神経細胞樹状突起・スパインにおけるカルシウム動態の制御

神经元树突和棘中钙动力学的控制

基本信息

批准号：
14017024
负责人：
井上貴文
金额：
$ 3.2万
依托单位：
The University of Tokyo
依托单位国家：
日本
项目类别：
Grant-in-Aid for Scientific Research on Priority Areas
财政年份：
2002
资助国家：
日本
起止时间：
2002 至无数据
项目状态：
已结题

项目摘要

細胞内Ca^<2+>放出チャンネルである1型イノシトール3リン酸受容体(IP3R1)は小脳プルキンエ細胞に豊富に発現している。細胞内Ca^<2+>濃度の増加はプルキンエ細胞でのシナプス可塑性である長期抑圧現象(LTD)に必須であることは知られていたが、IP3R1がLTDに必須であることを、IP3R1の阻害抗体とIP3R1ノックアウトマウスを用いて示した。生後変性、脱落していく、1型小脳脊髄変性症(SCA1)モデルマウスのプルキンエ細胞においてIP3R1の発現量は減少しているが、シナプス刺激によるCa^<2+>放出はむしろ活性化していた。

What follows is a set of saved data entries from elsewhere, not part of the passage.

File: src/rtl/dly_lane_programmer.sv
// Byte-lane delay-load initiator.
// Streams a 32x8 delay table into one lane, then pulses set.
module dly_lane_programmer #(
  parameter int NUM_LANES = 2,
  parameter int LD_GAP    = 0,
  parameter int SET_DLY   = 2,
  localparam int LSW = (NUM_LANES > 1) ? $clog2(NUM_LANES) : 1
) (
  input  logic                 clk_div,
  input  logic                 rst_n,
  input  logic                 tbl_we,
  input  logic [4:0]           tbl_addr,
  input  logic [7:0]           tbl_data,
  input  logic                 start,
  input  logic                 run_all,
  input  logic [LSW-1:0]       lane_sel,
  output logic                 busy,
  output logic                 done,
  output logic                 wr_reject,
  output logic [7:0]           dly_data,
  output logic [4:0]           dly_addr,
  output logic [NUM_LANES-1:0] ld_delay,
  output logic                 set
);

  typedef enum logic [2:0] {
    S_IDLE,
    S_SCAN,
    S_GAP,
    S_SETW,
    S_SET
  } state_t;

  localparam logic [3:0] GAP_LD =
    4'(LD_GAP > 0 ? LD_GAP - 1 : 0);
  localparam logic [3:0] SET_LD =
    4'(SET_DLY > 0 ? SET_DLY - 1 : 0);

  state_t state_q, state_d;
  logic [5:0] ptr_q, ptr_d;
  logic [3:0] cnt_q, cnt_d;
  logic       all_q, all_d;
  logic [LSW-1:0] lane_q, lane_d;

  logic [7:0]  tbl_q [32];
  logic [31:0] dirty_q;

  logic [4:0] idx;
  logic       hit;
  logic       clr;
  logic       wr_ok;
  logic       rej_d;

  logic [NUM_LANES-1:0] ld_d;
  logic [7:0] data_d;
  logic [4:0] addr_d;
  logic       set_d;
  logic       done_d;
  logic       busy_d;

  state_t     end_st;
  logic [3:0] end_cnt;

  function automatic logic valid_addr(
    input logic [4:0] a
  );
    return (a <= 5'd9) ||
           ((a >= 5'd16) && (a <= 5'd24));
  endfunction

  assign idx   = ptr_q[4:0];
  assign wr_ok = tbl_we &&
                 (state_q == S_IDLE) && !start;
  assign rej_d = tbl_we && !wr_ok;

  // Where to go once the whole table has been scanned.
  always_comb begin
    end_st  = (SET_DLY > 0) ? S_SETW : S_SET;
    end_cnt = SET_LD;
  end

  // Next-state and next-output logic for the load sequencer.
  always_comb begin
    state_d = state_q;
    ptr_d   = ptr_q;
    cnt_d   = cnt_q;
    all_d   = all_q;
    lane_d  = lane_q;
    ld_d    = '0;
    data_d  = dly_data;
    addr_d  = dly_addr;
    set_d   = 1'b0;
    done_d  = 1'b0;
    busy_d  = busy;
    clr     = 1'b0;
    hit     = 1'b0;
    unique case (state_q)
      S_IDLE: begin
        busy_d = 1'b0;
        if (start) begin
          all_d   = run_all;
          lane_d  = lane_sel;
          ptr_d   = '0;
          busy_d  = 1'b1;
          state_d = S_SCAN;
        end
      end
      S_SCAN: begin
        hit = valid_addr(idx) &&
              (all_q || dirty_q[idx]);
        ptr_d = ptr_q + 6'd1;
        if (hit) begin
          for (int i = 0; i < NUM_LANES; i++)
            ld_d[i] = (lane_q == LSW'(i));
          addr_d = idx;
          data_d = tbl_q[idx];
          clr    = 1'b1;
        end
        if (hit && (LD_GAP > 0)) begin
          state_d = S_GAP;
          cnt_d   = GAP_LD;
        end else if (idx == 5'd31) begin
          state_d = end_st;
          cnt_d   = end_cnt;
        end
      end
      S_GAP: begin
        if (cnt_q != 4'd0) begin
          cnt_d = cnt_q - 4'd1;
        end else if (ptr_q[5]) begin
          state_d = end_st;
          cnt_d   = end_cnt;
        end else begin
          state_d = S_SCAN;
        end
      end
      S_SETW: begin
        if (cnt_q != 4'd0)
          cnt_d = cnt_q - 4'd1;
        else
          state_d = S_SET;
      end
      S_SET: begin
        set_d   = 1'b1;
        done_d  = 1'b1;
        busy_d  = 1'b0;
        state_d = S_IDLE;
      end
      default: state_d = S_IDLE;
    endcase
  end

  // Sequencer state and registered outputs.
  always_ff @(posedge clk_div or negedge rst_n) begin
    if (!rst_n) begin
      state_q   <= S_IDLE;
      ptr_q     <= '0;
      cnt_q     <= '0;
      all_q     <= 1'b0;
      lane_q    <= '0;
      busy      <= 1'b0;
      done      <= 1'b0;
      wr_reject <= 1'b0;
      dly_data  <= '0;
      dly_addr  <= '0;
      ld_delay  <= '0;
      set       <= 1'b0;
    end else begin
      state_q   <= state_d;
      ptr_q     <= ptr_d;
      cnt_q     <= cnt_d;
      all_q     <= all_d;
      lane_q    <= lane_d;
      busy      <= busy_d;
      done      <= done_d;
      wr_reject <= rej_d;
      dly_data  <= data_d;
      dly_addr  <= addr_d;
      ld_delay  <= ld_d;
      set       <= set_d;
    end
  end

  // Delay table and dirty tracking; writes only land while idle.
  always_ff @(posedge clk_div or negedge rst_n) begin
    if (!rst_n) begin
      for (int i = 0; i < 32; i++)
        tbl_q[i] <= '0;
      dirty_q <= '0;
    end else begin
      if (wr_ok) begin
        tbl_q[tbl_addr]   <= tbl_data;
        dirty_q[tbl_addr] <= valid_addr(tbl_addr);
      end
      if (clr)
        dirty_q[idx] <= 1'b0;
    end
  end

endmodule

これらの知見は、プルキンエ細胞樹状突起でのCa^<2+>動態は複雑な時間・空間的特性をもって細胞内メカニズムを制御していることを示唆している。プルキンエ細胞樹状突起のCa^<2+>動態をさらに詳細に検討した。平行線維を50Hz、3〜8発刺激するとCa^<2+>の流入と細胞内からの放出が二相性に見られた。刺激回数を増加するとCa^<2+>上昇は一相性となり、持続時間は刺激回数に比例し、50発刺激では持続時間は6〜8秒、濃度は200μMに達した。IP3R1欠損マウスおよびIP3受容体阻害剤を用いて、この大きなCa^<2+>上昇はほとんどがCa^<2+>流入によることを示し、AMPA受容体阻害剤やCa^<2+>チャンネル阻害剤を用いNa^+とCa^<2+>の濃度変化を測定した結果、P型Ca^<2+>チャンネルがその主役であることが明らかとなった。プルキンエ細胞のAMPA受容体はCa^<2+>を通さないことが分子生物学的研究から示唆されているが、ここでは機能的に示すことができた。

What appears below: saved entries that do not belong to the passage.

===== src/flat_wrapper.sv =====
// flat-port wrapper written by rule: the top's interface ports become plain ports
module uart_tx_arbiter_flat 
#(
    parameter int unsigned NUM_REQ        = 4,
    parameter int unsigned OWNER_W        = 2,
    parameter int unsigned TIMEOUT_CYCLES = 100000
)
  (clk, reset, bus_req, bus_req_data, bus_tx_busy, bus_tx_done, bus_gnt, bus_ack, bus_tx_start, bus_tx_data, bus_busy, bus_owner, bus_err);
  uart_tx_arbiter_if #(.NUM_REQ(NUM_REQ), .OWNER_W(OWNER_W)) bus_i ();
  input logic clk;
  input logic reset;
  input wire logic [$bits(bus_i.req)-1:0] bus_req;
  input wire logic [$bits(bus_i.req_data)-1:0] bus_req_data;
  input wire logic [$bits(bus_i.tx_busy)-1:0] bus_tx_busy;
  input wire logic [$bits(bus_i.tx_done)-1:0] bus_tx_done;
  output wire logic [$bits(bus_i.gnt)-1:0] bus_gnt;
  output wire logic [$bits(bus_i.ack)-1:0] bus_ack;
  output wire logic [$bits(bus_i.tx_start)-1:0] bus_tx_start;
  output wire logic [$bits(bus_i.tx_data)-1:0] bus_tx_data;
  output wire logic [$bits(bus_i.busy)-1:0] bus_busy;
  output wire logic [$bits(bus_i.owner)-1:0] bus_owner;
  output wire logic [$bits(bus_i.err)-1:0] bus_err;
  assign bus_i.req = bus_req;
  assign bus_i.req_data = bus_req_data;
  assign bus_i.tx_busy = bus_tx_busy;
  assign bus_i.tx_done = bus_tx_done;
  assign bus_gnt = bus_i.gnt;
  assign bus_ack = bus_i.ack;
  assign bus_tx_start = bus_i.tx_start;
  assign bus_tx_data = bus_i.tx_data;
  assign bus_busy = bus_i.busy;
  assign bus_owner = bus_i.owner;
  assign bus_err = bus_i.err;
  uart_tx_arbiter #(.NUM_REQ(NUM_REQ), .OWNER_W(OWNER_W), .TIMEOUT_CYCLES(TIMEOUT_CYCLES)) u_core (.clk(clk), .reset(reset), .bus(bus_i));
endmodule
===== config.mk =====
export PLATFORM = sky130hd
export DESIGN_NAME = ifu_fetch
export DESIGN_NICKNAME = d
export VERILOG_FILES = /design/src/rtl/ifu_fetch.sv
export SDC_FILE = /design/constraint.sdc
export NUM_CORES = 1
export LEC_CHECK = 0
export ABC_AREA = 1
export BUFFER_PORTS_ARGS = -buffer_cell sky130_fd_sc_hd__buf_4
export CAP_MARGIN = 15
export CORE_UTILIZATION = 49
export CTS_CLUSTER_SIZE = 28
export DETAILED_ROUTE_END_ITERATION = 6
export GPL_TIMING_DRIVEN = 0
export PLACE_DENSITY = 0.92
export SLEW_MARGIN = 20
export SYNTH_ARGS = -nofsm -noshare
export SYNTH_HDL_FRONTEND = slang
export SYNTH_SLANG_ARGS = --single-unit

===== constraint.sdc =====
create_clock -name clk -period 1.8 [get_ports clk]
set_clock_uncertainty 0.2 [all_clocks]
set_input_delay 0.09 -clock clk [delete_from_list [all_inputs] [get_ports clk]]
set_output_delay 0.09 -clock clk [all_outputs]
set_load 0.03 [all_outputs]
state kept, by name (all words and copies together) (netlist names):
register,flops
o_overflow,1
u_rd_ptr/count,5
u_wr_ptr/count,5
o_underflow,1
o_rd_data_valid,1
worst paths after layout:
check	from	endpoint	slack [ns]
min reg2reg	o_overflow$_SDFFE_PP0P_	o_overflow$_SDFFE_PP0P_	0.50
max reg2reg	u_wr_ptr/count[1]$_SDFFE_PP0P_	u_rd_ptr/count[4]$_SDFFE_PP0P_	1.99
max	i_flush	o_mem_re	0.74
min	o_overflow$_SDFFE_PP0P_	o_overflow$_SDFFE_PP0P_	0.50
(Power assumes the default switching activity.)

肌醇三磷酸受体（IP3R1）是一种细胞内Ca^<2+>释放通道，在小脑Purkinje细胞中大量表达。尽管众所周知，升高的细胞内Ca^<2+>浓度对于长期抑制（LTD）至关重要，Purkinje细胞中的突触可塑性对于LTD来说是必不可少的，但我们使用IP3R1和IP3R1敲除小鼠的抑制性抗体证明了。尽管在1型小脑脊柱变性（SCA1）模型小鼠的Purkinje细胞中降低了IP3R1的表达水平，该模型是在出生后退化和脱落的，但突触刺激的Ca^<2+>的表达却相当激活。这些发现表明，Purkinje细胞树突中的Ca^<2+>动力学调节具有复杂时间和空间特性的细胞内机制。更详细地检查了Purkinje细胞树突的Ca^<2+>动力学。当平行纤维在50 Hz，3-8次刺激时，观察到Ca^<2+>流入和细胞内释放。刺激的数量增加导致Ca^<2+>单相增加，持续时间与刺激的数量成正比，并且持续时间达到6-8秒，浓度达到200μm，用于50刺激。 Using IP3R1-deficient mice and IP3 receptor inhibitors, this large increase in Ca^<2+> was mostly due to Ca^<2+> influx, and the changes in concentrations of Na^+ and Ca^<2+> using AMPA receptor inhibitors and Ca^<2+> channel inhibitors revealed that the P-type Ca^<2+> channel was the main character.尽管分子生物学研究表明，浦肯野细胞中的AMPA受体不会通过Ca^<2+>，但我们能够在这里在功能上证明。